Need help to understand the function

Hello world, I am still confused with this function, especially aff and gc. What are aff and gc exactly?

Screen Link: Learn data science with Python and R projects

Correct Code:
def label_genres(row):
aff = row[“affordability”]
gc = row[“genre_count”]
price = row[“Price”]
if price < genres_mean.loc[(aff, gc)][0]:
return 1
else:
return 0

I thought aff is affordable_apps[“affordability”] and gc=affordable_apps[“genre_count”], but I got an error when I tried to do genres_mean.loc[(aff,gc)][0]. Can anyone help me to explain this? Thank you

Hi @dhu4. Since the link you provided shows the code nicely formatted, it’s easy to read but you may want to check out this post for tips on how to format your code when posting to the community. Without proper indentation, it can be difficult to know what’s happening.
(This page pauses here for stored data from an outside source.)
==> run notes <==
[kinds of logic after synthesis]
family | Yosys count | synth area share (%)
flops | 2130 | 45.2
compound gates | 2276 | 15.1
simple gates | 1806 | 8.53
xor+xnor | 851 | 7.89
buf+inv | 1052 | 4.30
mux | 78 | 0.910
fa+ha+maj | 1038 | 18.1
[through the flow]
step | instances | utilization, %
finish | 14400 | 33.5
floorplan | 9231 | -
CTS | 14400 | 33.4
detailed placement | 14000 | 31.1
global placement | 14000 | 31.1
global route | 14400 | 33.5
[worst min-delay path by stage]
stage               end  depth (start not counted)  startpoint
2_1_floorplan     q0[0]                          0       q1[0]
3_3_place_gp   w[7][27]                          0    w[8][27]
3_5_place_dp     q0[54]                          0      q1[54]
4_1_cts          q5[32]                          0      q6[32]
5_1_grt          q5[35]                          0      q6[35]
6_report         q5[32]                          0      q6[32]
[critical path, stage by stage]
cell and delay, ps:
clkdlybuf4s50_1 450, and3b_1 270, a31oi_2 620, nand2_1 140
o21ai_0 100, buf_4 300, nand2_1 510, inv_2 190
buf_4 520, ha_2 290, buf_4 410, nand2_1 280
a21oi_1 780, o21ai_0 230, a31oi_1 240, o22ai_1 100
I’m not entirely sure, but I think the confusion you’re experiencing is due to the genres_mean object. If you use the variable inspector you’ll see that this variable contains the following data:


                                           Price
affordability	genre_count	
        cheap	          1         	2.507448
                          2	            3.155672
   reasonable	          1	            12.574627
                          2	            6.823333

This shows that genres_mean is a dataframe object with a multi-index. Therefore, when we access genres_mean.loc[(aff,gc)][0] we are accessing one of the values in the Price column, depending on the values for aff and gc.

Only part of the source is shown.